[Saved data entries]
This is an optimization exercise on Yosys and OpenROAD, whose aim is a short achievable clock period and few clock cycles, not a production implementation.
In this exercise RTL edits were held to simulation tests only and were not proved equivalent to the original.
In every run shown here, the design's own scripts or RTL, not TritonCTS, make the clock network.
The clock input has no modelled driver; a real chip could not lean on it and would need a root buffer or a full tree.
Power and IR drop assume default switching activity.

### flow/constraint.sdc
create_clock -name core_clock -period 6.0 [get_ports {i_clk}]
set_input_delay 1.2000 -clock core_clock [delete_from_list [all_inputs] [get_ports {i_clk}]]
set_output_delay 1.2000 -clock core_clock [all_outputs]
set_load 0.01 [all_outputs]
### flow/design.v
package ahb_master_pkg;
    localparam int ADDR_W     = 32;
    localparam int DATA_W     = 32;
    localparam int FIFO_DEPTH = 16;    
    localparam int CNT_W      = 5;
    localparam int BEAT_BYTES = 4;     
    typedef logic [ADDR_W-1:0] addr_t;
    typedef logic [DATA_W-1:0] data_t;
    typedef logic [3:0]        beat_cnt_t;
    typedef logic [CNT_W-1:0]  fifo_cnt_t;
    typedef enum logic [1:0] {
        BURST_SINGLE = 2'd0,
        BURST_INCR4  = 2'd1,
        BURST_INCR8  = 2'd2,
        BURST_INCR16 = 2'd3
    } burst_code_e;
    typedef enum logic [1:0] {
        HTRANS_IDLE   = 2'b00,
        HTRANS_BUSY   = 2'b01,
        HTRANS_NONSEQ = 2'b10,
        HTRANS_SEQ    = 2'b11
    } htrans_e;
    typedef logic [2:0] hburst_t;
    localparam hburst_t HBURST_SINGLE = 3'b000;
    localparam hburst_t HBURST_INCR4  = 3'b011;
    localparam hburst_t HBURST_INCR8  = 3'b101;
    localparam hburst_t HBURST_INCR16 = 3'b111;
    localparam logic [2:0] HSIZE_WORD = 3'b010;
    typedef struct packed {
        addr_t       addr;
        logic        write;     
        burst_code_e burst;
    } ahb_req_t;
    typedef struct packed {
        addr_t      haddr;
        htrans_e    htrans;
        hburst_t    hburst;
        logic [2:0] hsize;
        logic       hwrite;
        logic       hmastlock;
    } ahb_addr_phase_t;
endpackage
module ahb_master (
    input  logic                            i_clk,
    input  logic                            i_reset_n,
    input  logic                            i_req_valid,
    input  ahb_master_pkg::ahb_req_t        i_req,
    input  logic                            i_wdata_valid,
    input  ahb_master_pkg::data_t           i_wdata,
    output logic                            o_rdata_valid,
    output ahb_master_pkg::data_t           o_rdata,
    output logic                            o_busy,
    output logic                            o_err,
    output ahb_master_pkg::ahb_addr_phase_t o_ahb,
    output ahb_master_pkg::data_t           o_hwdata,
    input  ahb_master_pkg::data_t           i_hrdata,
    input  logic                            i_hready,
    input  logic                            i_hresp
);
    localparam int DEPTH = ahb_master_pkg::FIFO_DEPTH;
    ahb_master_pkg::ahb_req_t q0, q1;
    logic       qv0;        
    logic       busy_q;     
    logic       take;
    logic       pop;
    assign take = i_req_valid && !busy_q;
    ahb_master_pkg::htrans_e   htrans_q;
    logic [1:0]                bcode_q;    
    logic                      hwrite_q;
    ahb_master_pkg::beat_cnt_t rem_q;      
    logic                      more_q;     
    logic                      rem1_q;     
    logic [31:10]              hi_q;
    logic [9:2]                lo_q;
    logic [1:0]                a10_q;
    logic                      lo_full_q;  
    logic [31:10]              hi_inc_q;   
    logic                      inc_ok_q;   
    logic [DEPTH-1:0]          credit_q;
    logic                      credit_nz;
    assign credit_nz = credit_q[0];
    logic                    cur_xfer;      
    logic                    head_ok;       
    logic                    nx_start;      
    logic                    nx_seq;        
    ahb_master_pkg::htrans_e nx_htrans;
    logic                    nx_wr_issue;   
    logic [1:0]              hb;
    ahb_master_pkg::addr_t   addr_cur;
    ahb_master_pkg::addr_t   addr_nx;
    assign cur_xfer = htrans_q[1];
    assign head_ok  = qv0 && (!q0.write || credit_nz);
    assign nx_start = !more_q && head_ok;
    assign nx_seq   = more_q && (!hwrite_q || credit_nz) && (inc_ok_q || !lo_full_q);
    assign hb       = q0.burst;
    assign addr_cur = {hi_q, lo_q, a10_q};
    always_comb begin
        if (nx_seq) begin
            nx_htrans = ahb_master_pkg::HTRANS_SEQ;
        end else if (more_q) begin
            nx_htrans = ahb_master_pkg::HTRANS_BUSY;
        end else if (nx_start) begin
            nx_htrans = ahb_master_pkg::HTRANS_NONSEQ;
        end else begin
            nx_htrans = ahb_master_pkg::HTRANS_IDLE;
        end
    end
    always_comb begin
        if (nx_start) begin
            addr_nx = q0.addr;
        end else if (nx_seq) begin
            addr_nx = {lo_full_q ? hi_inc_q : hi_q, lo_q + 8'd1, a10_q};
        end else begin
            addr_nx = addr_cur;
        end
    end
    assign nx_wr_issue = more_q ? (hwrite_q && nx_seq) : (nx_start && q0.write);
    assign pop         = i_hready && nx_start;
    always_ff @(posedge i_clk or negedge i_reset_n) begin
        if (!i_reset_n) begin
            htrans_q <= ahb_master_pkg::HTRANS_IDLE;
            rem_q    <= '0;
            more_q   <= 1'b0;
            rem1_q   <= 1'b0;
        end else if (i_hready) begin
            htrans_q <= nx_htrans;
            if (nx_start) begin
                rem_q  <= {hb == 2'd3, hb[1], hb != 2'd0, hb != 2'd0};
                more_q <= (hb != 2'd0);
                rem1_q <= 1'b0;
            end else if (nx_seq) begin
                rem_q  <= rem_q - ahb_master_pkg::beat_cnt_t'(1);
                more_q <= !rem1_q;
                rem1_q <= (rem_q == 4'd2);
            end
        end
    end
    always_ff @(posedge i_clk) begin
        if (i_hready) begin
            {hi_q, lo_q, a10_q} <= addr_nx;
            if (nx_start) begin
                bcode_q   <= hb;
                hwrite_q  <= q0.write;
                lo_full_q <= (q0.addr[9:2] == 8'hff);
            end else if (nx_seq) begin
                lo_full_q <= (lo_q == 8'hfe);
            end
        end
        hi_inc_q <= hi_q + 22'd1;
    end
    always_ff @(posedge i_clk or negedge i_reset_n) begin
        if (!i_reset_n) begin
            inc_ok_q <= 1'b0;
        end else begin
            inc_ok_q <= !pop;
        end
    end
    ahb_master_pkg::addr_t   haddr_o;
    ahb_master_pkg::hburst_t hburst_nx;
    ahb_master_pkg::hburst_t hburst_o;
    logic                    hwrite_o;
    ahb_master_pkg::htrans_e htrans_o;
    logic                    hlock_o;
    assign hburst_nx = (i_hready && nx_start) ? {hb[1], hb[0], hb != 2'd0}
                                              : {bcode_q[1], bcode_q[0], bcode_q != 2'd0};
    always_ff @(posedge i_clk) begin
        haddr_o  <= i_hready ? addr_nx : addr_cur;
        hburst_o <= hburst_nx;
        hwrite_o <= (i_hready && nx_start) ? q0.write : hwrite_q;
    end
    always_ff @(posedge i_clk or negedge i_reset_n) begin
        if (!i_reset_n) begin
            htrans_o <= ahb_master_pkg::HTRANS_IDLE;
            hlock_o  <= 1'b0;
        end else begin
            htrans_o <= i_hready ? nx_htrans : htrans_q;
            hlock_o  <= i_hready ? (nx_htrans != ahb_master_pkg::HTRANS_IDLE) : (htrans_q != ahb_master_pkg::HTRANS_IDLE);
        end
    end
    always_ff @(posedge i_clk or negedge i_reset_n) begin
        if (!i_reset_n) begin
            qv0    <= 1'b0;
            busy_q <= 1'b0;
        end else begin
            case ({take, pop})
                2'b10: begin
                    qv0    <= 1'b1;
                    busy_q <= qv0;
                end
                2'b01: begin
                    qv0    <= busy_q;
                    busy_q <= 1'b0;
                end
                default: ;
            endcase
        end
    end
    always_ff @(posedge i_clk) begin
        if (pop || !qv0) begin
            q0 <= busy_q ? q1 : i_req;
        end
        if (!busy_q) begin
            q1 <= i_req;
        end
    end
    logic busy_o;
    always_ff @(posedge i_clk or negedge i_reset_n) begin
        if (!i_reset_n) begin
            busy_o <= 1'b0;
        end else begin
            busy_o <= (busy_q && !pop) || (qv0 && take && !pop);
        end
    end
    ahb_master_pkg::data_t mem [DEPTH];
    logic [DEPTH-1:0]      wsel;         
    logic [DEPTH-1:0]      dsel;         
    logic [DEPTH-1:0]      csel;         
    ahb_master_pkg::data_t head_word;
    ahb_master_pkg::data_t cur_word;
    ahb_master_pkg::data_t hwdata_o;
    logic                  wr_acc;       
    logic                  wr_issue;
    logic                  cr_up, cr_dn;
    assign wr_acc   = i_hready && cur_xfer && hwrite_q;
    assign wr_issue = i_hready && nx_wr_issue;
    assign cr_up    = i_wdata_valid && !wr_issue;
    assign cr_dn    = !i_wdata_valid && wr_issue;
    assign csel = {dsel[0], dsel[DEPTH-1:1]};
    always_comb begin
        head_word = '0;
        cur_word  = '0;
        for (int k = 0; k < DEPTH; k++) begin
            head_word = head_word | (mem[k] & {ahb_master_pkg::DATA_W{dsel[k]}});
            cur_word  = cur_word  | (mem[k] & {ahb_master_pkg::DATA_W{csel[k]}});
        end
    end
    always_ff @(posedge i_clk or negedge i_reset_n) begin
        if (!i_reset_n) begin
            wsel     <= DEPTH'(1);
            dsel     <= DEPTH'(1);
            credit_q <= '0;
        end else begin
            if (i_wdata_valid) begin
                wsel <= {wsel[DEPTH-2:0], wsel[DEPTH-1]};
            end
            if (wr_acc) begin
                dsel <= {dsel[DEPTH-2:0], dsel[DEPTH-1]};
            end
            if (cr_up) begin
                credit_q <= {credit_q[DEPTH-2:0], 1'b1};
            end else if (cr_dn) begin
                credit_q <= {1'b0, credit_q[DEPTH-1:1]};
            end
        end
    end
    always_ff @(posedge i_clk) begin
        for (int k = 0; k < DEPTH; k++) begin
            if (i_wdata_valid && wsel[k]) begin
                mem[k] <= i_wdata;
            end
        end
        hwdata_o <= wr_acc ? head_word : cur_word;
    end
    logic                  dvalid_q;
    logic                  dwrite_q;
    logic                  rdv_q;
    logic                  err_q;
    ahb_master_pkg::data_t rdata_q;
    always_ff @(posedge i_clk or negedge i_reset_n) begin
        if (!i_reset_n) begin
            dvalid_q <= 1'b0;
            dwrite_q <= 1'b0;
            rdv_q    <= 1'b0;
            err_q    <= 1'b0;
        end else begin
            if (i_hready) begin
                dvalid_q <= cur_xfer;
                dwrite_q <= hwrite_q;
            end
            rdv_q <= dvalid_q && !dwrite_q && i_hready;
            err_q <= dvalid_q && i_hready && i_hresp;
        end
    end
    always_ff @(posedge i_clk) begin
        rdata_q <= i_hrdata;
    end
    assign o_busy        = busy_o;
    assign o_rdata_valid = rdv_q;
    assign o_rdata       = rdata_q;
    assign o_err         = err_q;
    assign o_hwdata      = hwdata_o;
    assign o_ahb.haddr     = haddr_o;
    assign o_ahb.htrans    = htrans_o;
    assign o_ahb.hburst    = hburst_o;
    assign o_ahb.hsize     = ahb_master_pkg::HSIZE_WORD;
    assign o_ahb.hwrite    = hwrite_o;
    assign o_ahb.hmastlock = hlock_o;
endmodule
### flow/flow/mycts.tcl
# Two-level clock tree, built before (and in place of) TritonCTS.
# The clock port feeds NROOT root buffers; each root feeds the leaf buffers of
# its part of the die; each leaf buffer feeds a compact group of about
# MYCTS_LEAF clock pins, found by recursive median bisection of the pins'
# positions. Then clock_tree_synthesis is turned into a no-op so that the rest
# of ORFS's cts.tcl (legalization, repair_timing) runs as usual.

set clk_port  [expr {[info exists ::env(MYCTS_PORT)] ? $::env(MYCTS_PORT) : "i_clk"}]
set leaf_max  [expr {[info exists ::env(MYCTS_LEAF)] ? $::env(MYCTS_LEAF) : 20}]
set nroot     [expr {[info exists ::env(MYCTS_NROOT)] ? $::env(MYCTS_NROOT) : 4}]
set leaf_cell [expr {[info exists ::env(MYCTS_LEAF_CELL)] ? $::env(MYCTS_LEAF_CELL) : "sky130_fd_sc_hd__clkbuf_16"}]
set root_cell [expr {[info exists ::env(MYCTS_ROOT_CELL)] ? $::env(MYCTS_ROOT_CELL) : "sky130_fd_sc_hd__buf_16"}]

set db    [ord::get_db]
set block [ord::get_db_block]
set clk   [$block findNet $clk_port]

# Sinks: {x y iterm}
set sinks {}
foreach it [$clk getITerms] {
  set xy [$it getAvgXY]
  lappend sinks [list [lindex $xy 1] [lindex $xy 2] $it]
}
puts "MYCTS: [llength $sinks] sinks on $clk_port"

# Split a list of points into ng groups of near-equal size, by cuts along the
# longer side of their bounding box
proc bisect {pts ng} {
  if {$ng <= 1} { return [list $pts] }
  set xs [lmap p $pts {lindex $p 0}]
  set ys [lmap p $pts {lindex $p 1}]
  set dx [expr {[tcl::mathfunc::max {*}$xs] - [tcl::mathfunc::min {*}$xs]}]
  set dy [expr {[tcl::mathfunc::max {*}$ys] - [tcl::mathfunc::min {*}$ys]}]
  set k [expr {$dx >= $dy ? 0 : 1}]
  set s [lsort -integer -index $k $pts]
  set n1 [expr {$ng / 2}]
  set h [expr {int(round(double([llength $s]) * $n1 / $ng))}]
  return [concat [bisect [lrange $s 0 [expr {$h - 1}]] $n1] [bisect [lrange $s $h end] [expr {$ng - $n1}]]]
}

proc centroid {pts} {
  set sx 0; set sy 0
  foreach p $pts { set sx [expr {$sx + [lindex $p 0]}]; set sy [expr {$sy + [lindex $p 1]}] }
  set n [llength $pts]
  return [list [expr {$sx / $n}] [expr {$sy / $n}]]
}

proc place_at {inst xy} {
  set m [$inst getMaster]
  set x [expr {int([lindex $xy 0] - [$m getWidth] / 2)}]
  set y [expr {int([lindex $xy 1] - [$m getHeight] / 2)}]
  $inst setLocation $x $y
  $inst setPlacementStatus PLACED
}

# Leaf groups of at most leaf_max sinks
set n [llength $sinks]
set nleaf [expr {int(ceil(double($n) / $leaf_max))}]
set groups [bisect $sinks $nleaf]
puts "MYCTS: [llength $groups] leaf groups of up to [tcl::mathfunc::max {*}[lmap g $groups {llength $g}]] sinks"

set leaf_master [$db findMaster $leaf_cell]
set root_master [$db findMaster $root_cell]

# Leaves
set leaves {}
set i 0
foreach g $groups {
  set name "mycts_leaf_$i"
  set inst [odb::dbInst_create $block $leaf_master $name]
  set net  [odb::dbNet_create $block "mycts_leaf_net_$i"]
  $net setSigType CLOCK
  foreach p $g {
    set it [lindex $p 2]
    $it disconnect
    $it connect $net
  }
  [$inst findITerm X] connect $net
  set c [centroid $g]
  place_at $inst $c
  lappend leaves [list {*}$c $inst]
  incr i
}

# Roots: one per part of the leaves
set rgroups [bisect $leaves $nroot]
set i 0
foreach g $rgroups {
  set inst [odb::dbInst_create $block $root_master "mycts_root_$i"]
  set net  [odb::dbNet_create $block "mycts_root_net_$i"]
  $net setSigType CLOCK
  foreach p $g {
    [[lindex $p 2] findITerm A] connect $net
  }
  [$inst findITerm X] connect $net
  [$inst findITerm A] connect $clk
  place_at $inst [centroid $g]
  incr i
}
$clk setSigType CLOCK
puts "MYCTS: [llength $rgroups] roots on $clk_port"

# Leave the rest of cts.tcl to run as usual
rename clock_tree_synthesis tcts_clock_tree_synthesis
proc clock_tree_synthesis {args} {
  puts "MYCTS: clock_tree_synthesis $args skipped, tree built by mycts.tcl"
  set_propagated_clock [all_clocks]
}
proc repair_clock_inverters {args} {}
### flow/standard.sh
#!/bin/bash
# synth_recipe.tcl (not shown) runs the flow's synth.tcl, then flattens the netlist and writes it again
# the make line also repeats each setting of config.mk as NAME=value (left out here)
make -C /OpenROAD-flow-scripts/flow DESIGN_CONFIG=/design/flow/config.mk WORK_HOME=/design/flow/orfs CLKGATE_MAP_FILE= SYNTH_SCRIPT=/design/flow/synth_recipe.tcl "${@:-finish}"
### flow/flow/run.sh
#!/bin/bash
# The standard layout, except for the clock tree: flow/mycts.tcl builds a
# two-level tree (the clock port feeds 4 root buf_16, each of
# which feeds the clkbuf_16 leaf buffers of its part of the die, each
# leaf feeding at most 20 flip-flops) in place of TritonCTS's
# three-level H-tree. Everything else, synthesis included, is standard.sh.
set -euo pipefail
cd "$(dirname "$0")/.."
export PRE_CTS_TCL="$PWD/flow/mycts.tcl"
bash standard.sh finish > standard.log 2>&1
### flow/config.mk
export PLATFORM = sky130hd
export DESIGN_NAME = ahb_master
export DESIGN_NICKNAME = ahb_master
export VERILOG_FILES = /design/flow/design.v
export SDC_FILE = /design/flow/constraint.sdc
export NUM_CORES = 4
export LEC_CHECK = 0
export ABC_CLOCK_PERIOD_IN_PS = 1500
export CAP_MARGIN = 20
export CORE_MARGIN = 2
export CORE_UTILIZATION = 40
export SETUP_SLACK_MARGIN = 4.5
export SLEW_MARGIN = 20
==> flow_summary.ini, run 1 <==
[status]
outcome = finished clean

[route]
detail-route-antenna-nets = 0
final_wirelength_um = 130400
num_vias = 24510
via_per_inst = 6.800
drt_iter0_drc = 3768
route.detailed.wl_per_inst_um = 36.19
drtPass1Iterations = 6
remaining_drc_errors = 0

[sta]
finalCritPeriodShare_pct = 38.64
finalHoldViolCount = 0
slew_at_the_pin_closest_to_its_max_slew_limit_ns = 0.6001
finalWorstSetupSlack_ns = 3.682
worst_clk_skew_ns = 0.03068
final-max-slew-violation-count = 0
worst_slew_margin_rel_pct = 59.99
clock.fmax_mhz = 431.3
finalCriticalPeriod_ns = 2.318
setup_viol = 0
rsz0062_at_grt = yes
setup-tns-final_ns = 0

[synth]
post-synth-top-area-cell = sky130_fd_sc_hd__edfxtp_1
ys_seq_area_share_pct = 69.89
postSynthCellCount = 2052
synth-edff-count = 583
synth.cells.most_frequent = sky130_fd_sc_hd__edfxtp_1, sky130_fd_sc_hd__a22o_1, sky130_fd_sc_hd__a221oi_1, sky130_fd_sc_hd__dfxtp_1, sky130_fd_sc_hd__mux2_2
synthesis.area_um2 = 31880
postSynthRegisterBits = 805
synth_top_flop_cell = sky130_fd_sc_hd__edfxtp_1
netlist_top_cells_area = sky130_fd_sc_hd__edfxtp_1, sky130_fd_sc_hd__dfxtp_1, sky130_fd_sc_hd__a22o_1
post_synth.cell_area_avg_um2 = 15.54
synth_async_sr_flop_share_pct = 8.075
synth_warnings = 2
cell_variety_after_synth = 65
netlist.area_leader.share_pct = 54.92
synth.most_common_cell = sky130_fd_sc_hd__edfxtp_1

[power_and_ir_drop]
leakage_uw = 0.01619
pwr-share-comb_pct = 28.2
p_sw_uw = 4215
power_density_nw_per_um2 = 322.2
internal_power_uw = 10260
switching_share_pct = 29.13
seq_power_share_pct = 50.4
clock_power_share_pct = 21.4
vdd_drop_max_mv = 0.3314

[placed_design]
port_buffers = 210
pre_cts_ws_ns = 2.703
post-dp-hpwl_um = 43640
gpl.final_weighted_congestion = 0.8192
placed_cells_incl_taps = 3160

[floorplanning]
floorplan.core_area_um2 = 79000
start_util_pct = 40.35
floorplan.io_pins = 214
die_width_um = 286.3
die_area_um2 = 81970
placement_rows = 103
fp.dieH_um = 286.3

[setup_path]
regToRegEndpoint = hwdata_o[14]$_DFF_P_
endpoint_kind_of_the_worst_setup_timing_path = register
critical_path.startpoint = dsel[5]$_DFFE_PN0P_
ff2ff_path_depth = 5
worst-path-max-fanout = 15
worst-endpoint-arrival_ns = 2.60
start_kind = register
crit_end = hwdata_o[14]$_DFF_P_
ff2ff_setup_slack_ns = 3.68
required_time_of_the_worst_setup_path_ns = 6.28
path_class = register to register
r2r-start = dsel[5]$_DFFE_PN0P_

[min_path]
min_path_type = register to register
hold_depth = 1

[final_layout]
flow.area_growth_from_synthesis_pct = 40.87
layout-drive-gt1-share_pct = 44.92
num-fill-cells = 5702
finish.net_count = 2663
instances_no_fill = 3604

[clock_network]
clk_latency_ns = 0.41
cts_hold_buffers = 0
post_cts_clock_slew_at_the_launch_and_capture_registers_of_the_worst_setup_and_hold_paths_ns = 0.09

[grt]
grt-ovfl-total = 0
antenna_violations_before_repair = 11
global_route.usage.total_pct = 29.36
number_of_global_route_vias_before_repair = 23920
grt_pass1_wl_um = 174300
grt_max_degree = 67

[run]
drv.max_cap_violation_count = 0
## cells by family after synthesis
family                     count (synthesis)  share of synthesized area, %
and+or+nand+nor                          268                         4.663
muxes                                    125                         4.400
adders and majority gates                  7                        0.2747
other                                      2                       0.02356
buffers and inverters                    180                         3.144
DFF                                      805                         69.89
xor gates and xnor gates                  25                        0.6869
AOI/OAI and AO/OA                        640                         16.92
## layout by cell type, fill, tap and decap left out, types with 10 or more instances in the layout
master / count
sky130_fd_sc_hd__mux2_2: 19
sky130_fd_sc_hd__a22oi_2: 17
sky130_fd_sc_hd__buf_16: 86
sky130_fd_sc_hd__nor2_1: 27
sky130_fd_sc_hd__a221oi_1: 125
sky130_fd_sc_hd__nand2_1: 48
sky130_fd_sc_hd__clkdlybuf4s15_2: 32
sky130_fd_sc_hd__dfrtp_1: 45
sky130_fd_sc_hd__inv_1: 10
sky130_fd_sc_hd__mux2i_1: 13
sky130_fd_sc_hd__edfxtp_1: 583
sky130_fd_sc_hd__clkbuf_2: 12
sky130_fd_sc_hd__a31oi_1: 19
sky130_fd_sc_hd__clkbuf_16: 46
sky130_fd_sc_hd__xnor2_1: 17
sky130_fd_sc_hd__clkdlybuf4s15_1: 20
sky130_fd_sc_hd__buf_12: 127
sky130_fd_sc_hd__nand2_2: 22
sky130_fd_sc_hd__buf_4: 77
sky130_fd_sc_hd__and2_4: 36
sky130_fd_sc_hd__a21oi_1: 12
sky130_fd_sc_hd__a22o_1: 257
sky130_fd_sc_hd__buf_6: 175
sky130_fd_sc_hd__nand2_4: 17
sky130_fd_sc_hd__a221oi_2: 128
sky130_fd_sc_hd__o2bb2ai_2: 18
sky130_fd_sc_hd__o21ai_1: 11
sky130_fd_sc_hd__mux2_4: 89
sky130_fd_sc_hd__dfrtp_4: 13
sky130_fd_sc_hd__clkdlybuf4s50_1: 33
sky130_fd_sc_hd__dfxtp_2: 94
sky130_fd_sc_hd__nand4_1: 72
sky130_fd_sc_hd__o21ai_2: 10
sky130_fd_sc_hd__buf_8: 11
sky130_fd_sc_hd__dfxtp_1: 57
## state kept, by name, indices dropped and copies added (netlist names), 3 cells and up
register  flops
hi_inc_q     22
hwdata_o     32
q0           35
hburst_o      3
dsel         16
rdata_q      32
haddr_o      32
q1           35
credit_q     16
wsel         16
hi_q         22
rem_q         4
lo_q          8
mem         512
## per-layer routing
metal | wire [um] | GRT usage (%)
met1 | 44150 | 36.68
met2 | 57380 | 45.45
met3 | 18630 | 9.173
met4 | 10120 | 16.23
met5 | 164 | 0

* **WORK INSTRUCTIONS**
Filter the data above down to lines with the word "built", and copy them.

* **WORKED SOLUTION**
# Two-level clock tree, built before (and in place of) TritonCTS.
  puts "MYCTS: clock_tree_synthesis $args skipped, tree built by mycts.tcl"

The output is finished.